Directions
Provide only the number of lines in the data below that contain the word "threshold".

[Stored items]
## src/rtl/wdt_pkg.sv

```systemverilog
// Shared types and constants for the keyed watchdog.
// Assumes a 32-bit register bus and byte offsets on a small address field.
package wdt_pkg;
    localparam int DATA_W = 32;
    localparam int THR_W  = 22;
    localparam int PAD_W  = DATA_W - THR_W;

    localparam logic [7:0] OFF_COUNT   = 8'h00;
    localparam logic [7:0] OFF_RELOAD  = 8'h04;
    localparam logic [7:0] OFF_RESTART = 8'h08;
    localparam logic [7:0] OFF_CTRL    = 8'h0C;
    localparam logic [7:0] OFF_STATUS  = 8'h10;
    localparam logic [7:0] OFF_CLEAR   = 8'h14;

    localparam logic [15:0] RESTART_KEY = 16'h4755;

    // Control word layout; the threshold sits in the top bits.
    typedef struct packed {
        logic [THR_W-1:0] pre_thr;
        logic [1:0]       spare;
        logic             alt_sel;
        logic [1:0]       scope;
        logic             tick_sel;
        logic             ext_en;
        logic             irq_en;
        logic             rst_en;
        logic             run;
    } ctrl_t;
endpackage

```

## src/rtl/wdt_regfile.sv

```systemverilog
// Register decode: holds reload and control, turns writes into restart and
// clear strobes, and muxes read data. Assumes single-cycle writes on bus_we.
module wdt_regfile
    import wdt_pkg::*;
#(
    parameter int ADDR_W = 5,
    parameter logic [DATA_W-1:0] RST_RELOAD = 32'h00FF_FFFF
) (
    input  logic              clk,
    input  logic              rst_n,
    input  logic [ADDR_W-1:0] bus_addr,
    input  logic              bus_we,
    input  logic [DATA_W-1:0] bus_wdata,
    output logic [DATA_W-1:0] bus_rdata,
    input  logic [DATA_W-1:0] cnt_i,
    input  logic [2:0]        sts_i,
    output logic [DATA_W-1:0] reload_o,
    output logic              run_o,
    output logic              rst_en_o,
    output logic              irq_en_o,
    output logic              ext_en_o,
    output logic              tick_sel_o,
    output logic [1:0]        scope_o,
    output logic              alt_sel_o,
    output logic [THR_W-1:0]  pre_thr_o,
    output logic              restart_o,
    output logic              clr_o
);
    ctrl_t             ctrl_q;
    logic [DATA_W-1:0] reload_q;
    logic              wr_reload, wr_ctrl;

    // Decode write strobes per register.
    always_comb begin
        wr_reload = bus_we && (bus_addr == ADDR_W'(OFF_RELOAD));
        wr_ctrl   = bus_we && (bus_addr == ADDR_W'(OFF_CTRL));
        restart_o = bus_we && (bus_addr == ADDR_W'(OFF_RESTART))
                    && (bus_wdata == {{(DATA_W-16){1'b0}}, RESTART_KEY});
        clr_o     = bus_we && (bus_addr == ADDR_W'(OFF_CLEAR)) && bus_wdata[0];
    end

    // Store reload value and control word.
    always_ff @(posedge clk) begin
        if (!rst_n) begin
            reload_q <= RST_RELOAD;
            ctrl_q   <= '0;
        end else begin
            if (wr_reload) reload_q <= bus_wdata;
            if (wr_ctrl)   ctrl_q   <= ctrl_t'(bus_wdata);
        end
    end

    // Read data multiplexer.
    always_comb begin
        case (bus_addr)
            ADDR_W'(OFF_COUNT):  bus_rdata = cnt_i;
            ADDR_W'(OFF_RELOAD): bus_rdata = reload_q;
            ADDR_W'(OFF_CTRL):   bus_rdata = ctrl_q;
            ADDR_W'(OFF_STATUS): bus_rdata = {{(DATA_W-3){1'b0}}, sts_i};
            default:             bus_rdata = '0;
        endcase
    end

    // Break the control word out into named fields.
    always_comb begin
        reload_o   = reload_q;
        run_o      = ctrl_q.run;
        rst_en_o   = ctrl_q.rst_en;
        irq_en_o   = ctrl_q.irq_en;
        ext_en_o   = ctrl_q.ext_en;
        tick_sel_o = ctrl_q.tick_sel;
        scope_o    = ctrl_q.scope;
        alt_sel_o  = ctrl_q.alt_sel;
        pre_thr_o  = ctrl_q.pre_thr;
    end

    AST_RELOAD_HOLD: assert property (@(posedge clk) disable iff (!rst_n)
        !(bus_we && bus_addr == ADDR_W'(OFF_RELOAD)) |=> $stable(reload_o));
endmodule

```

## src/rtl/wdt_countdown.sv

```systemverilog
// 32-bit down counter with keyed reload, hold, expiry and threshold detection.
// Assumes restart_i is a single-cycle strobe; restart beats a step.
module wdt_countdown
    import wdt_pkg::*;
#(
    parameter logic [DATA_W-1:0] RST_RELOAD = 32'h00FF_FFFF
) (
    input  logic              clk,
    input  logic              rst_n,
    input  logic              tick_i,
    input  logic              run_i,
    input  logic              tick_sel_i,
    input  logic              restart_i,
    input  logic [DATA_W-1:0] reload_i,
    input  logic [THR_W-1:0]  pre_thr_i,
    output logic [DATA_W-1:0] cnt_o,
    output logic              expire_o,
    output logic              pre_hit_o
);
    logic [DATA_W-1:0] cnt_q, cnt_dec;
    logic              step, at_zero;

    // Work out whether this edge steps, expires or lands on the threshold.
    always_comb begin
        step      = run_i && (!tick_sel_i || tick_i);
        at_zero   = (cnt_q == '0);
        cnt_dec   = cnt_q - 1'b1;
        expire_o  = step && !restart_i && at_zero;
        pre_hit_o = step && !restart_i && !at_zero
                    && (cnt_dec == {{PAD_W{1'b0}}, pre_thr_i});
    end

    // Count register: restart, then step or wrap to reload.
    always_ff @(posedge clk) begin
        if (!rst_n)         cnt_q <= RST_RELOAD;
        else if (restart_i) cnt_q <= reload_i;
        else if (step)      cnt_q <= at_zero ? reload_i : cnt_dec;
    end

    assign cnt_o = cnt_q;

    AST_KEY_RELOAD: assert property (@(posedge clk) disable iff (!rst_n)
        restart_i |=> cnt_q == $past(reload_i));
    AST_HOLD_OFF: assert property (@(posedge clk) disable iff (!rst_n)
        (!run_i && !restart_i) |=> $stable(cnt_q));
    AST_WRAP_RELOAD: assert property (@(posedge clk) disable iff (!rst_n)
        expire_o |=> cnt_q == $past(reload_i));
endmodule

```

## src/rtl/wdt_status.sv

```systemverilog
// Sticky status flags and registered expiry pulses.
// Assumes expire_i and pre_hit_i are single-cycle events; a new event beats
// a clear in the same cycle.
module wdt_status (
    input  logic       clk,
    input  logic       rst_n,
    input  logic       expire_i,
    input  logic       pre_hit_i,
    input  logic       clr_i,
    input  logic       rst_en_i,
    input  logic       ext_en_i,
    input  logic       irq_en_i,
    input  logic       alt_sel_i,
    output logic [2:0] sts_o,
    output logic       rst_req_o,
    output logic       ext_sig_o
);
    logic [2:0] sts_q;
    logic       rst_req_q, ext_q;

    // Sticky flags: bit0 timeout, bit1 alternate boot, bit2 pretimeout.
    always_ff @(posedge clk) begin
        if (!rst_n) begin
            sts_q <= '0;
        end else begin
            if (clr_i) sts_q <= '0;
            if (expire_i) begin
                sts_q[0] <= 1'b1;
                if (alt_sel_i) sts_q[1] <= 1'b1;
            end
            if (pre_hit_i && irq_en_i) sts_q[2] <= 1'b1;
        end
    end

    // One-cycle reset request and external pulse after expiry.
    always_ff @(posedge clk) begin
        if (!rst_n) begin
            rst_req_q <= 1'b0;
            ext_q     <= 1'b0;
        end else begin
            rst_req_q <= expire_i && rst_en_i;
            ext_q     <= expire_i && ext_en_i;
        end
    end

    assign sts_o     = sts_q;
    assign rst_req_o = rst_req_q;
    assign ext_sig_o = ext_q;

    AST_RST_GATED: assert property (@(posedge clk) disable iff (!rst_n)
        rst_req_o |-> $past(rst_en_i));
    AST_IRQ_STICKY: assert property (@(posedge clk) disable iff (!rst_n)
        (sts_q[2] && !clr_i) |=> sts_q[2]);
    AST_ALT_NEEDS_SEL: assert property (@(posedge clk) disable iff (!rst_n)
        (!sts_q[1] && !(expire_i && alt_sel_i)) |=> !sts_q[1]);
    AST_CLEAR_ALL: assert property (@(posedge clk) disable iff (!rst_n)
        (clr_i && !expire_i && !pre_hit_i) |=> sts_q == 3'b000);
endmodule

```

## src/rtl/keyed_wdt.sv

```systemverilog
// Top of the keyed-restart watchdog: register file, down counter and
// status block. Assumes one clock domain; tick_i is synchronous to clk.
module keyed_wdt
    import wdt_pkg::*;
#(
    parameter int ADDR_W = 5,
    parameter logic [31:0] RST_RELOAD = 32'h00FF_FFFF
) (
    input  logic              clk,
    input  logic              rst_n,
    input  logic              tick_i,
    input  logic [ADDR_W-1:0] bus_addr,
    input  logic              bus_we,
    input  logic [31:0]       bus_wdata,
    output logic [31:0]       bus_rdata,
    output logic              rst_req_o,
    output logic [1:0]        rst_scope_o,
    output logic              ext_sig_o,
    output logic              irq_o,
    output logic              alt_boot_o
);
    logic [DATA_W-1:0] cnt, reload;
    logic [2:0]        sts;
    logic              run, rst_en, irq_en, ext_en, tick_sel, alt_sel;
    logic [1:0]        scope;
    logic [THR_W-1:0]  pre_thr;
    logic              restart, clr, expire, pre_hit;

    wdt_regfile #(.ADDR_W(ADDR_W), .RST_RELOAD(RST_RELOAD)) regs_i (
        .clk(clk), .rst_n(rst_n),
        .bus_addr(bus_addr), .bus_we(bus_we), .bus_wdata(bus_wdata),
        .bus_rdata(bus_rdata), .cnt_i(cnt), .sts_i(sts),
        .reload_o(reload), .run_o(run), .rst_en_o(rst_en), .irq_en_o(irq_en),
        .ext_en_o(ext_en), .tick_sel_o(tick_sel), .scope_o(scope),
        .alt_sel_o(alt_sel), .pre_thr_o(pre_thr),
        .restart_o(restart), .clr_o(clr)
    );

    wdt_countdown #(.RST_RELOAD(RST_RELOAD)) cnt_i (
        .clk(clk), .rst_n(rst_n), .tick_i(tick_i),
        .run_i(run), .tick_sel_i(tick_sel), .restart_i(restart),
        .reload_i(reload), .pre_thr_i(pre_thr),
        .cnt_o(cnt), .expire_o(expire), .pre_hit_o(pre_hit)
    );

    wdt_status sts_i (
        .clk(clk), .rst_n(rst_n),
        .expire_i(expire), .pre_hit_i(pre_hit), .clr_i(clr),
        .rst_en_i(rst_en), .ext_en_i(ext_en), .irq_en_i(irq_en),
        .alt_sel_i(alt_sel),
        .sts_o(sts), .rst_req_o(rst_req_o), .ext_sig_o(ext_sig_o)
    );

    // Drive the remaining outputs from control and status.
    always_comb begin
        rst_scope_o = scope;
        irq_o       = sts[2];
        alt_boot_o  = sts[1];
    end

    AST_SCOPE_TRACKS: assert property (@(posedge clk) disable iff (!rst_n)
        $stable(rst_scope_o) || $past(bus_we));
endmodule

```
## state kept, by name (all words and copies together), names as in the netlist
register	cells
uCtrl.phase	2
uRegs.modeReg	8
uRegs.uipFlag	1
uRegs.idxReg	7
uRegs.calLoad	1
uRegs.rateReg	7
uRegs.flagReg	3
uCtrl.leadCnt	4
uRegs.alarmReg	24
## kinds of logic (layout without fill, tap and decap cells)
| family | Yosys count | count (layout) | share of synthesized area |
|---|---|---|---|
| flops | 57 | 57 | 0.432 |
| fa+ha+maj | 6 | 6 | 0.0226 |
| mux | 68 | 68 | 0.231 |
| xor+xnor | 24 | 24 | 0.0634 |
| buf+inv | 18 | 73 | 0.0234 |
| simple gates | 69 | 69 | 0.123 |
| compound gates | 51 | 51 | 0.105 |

Answer
3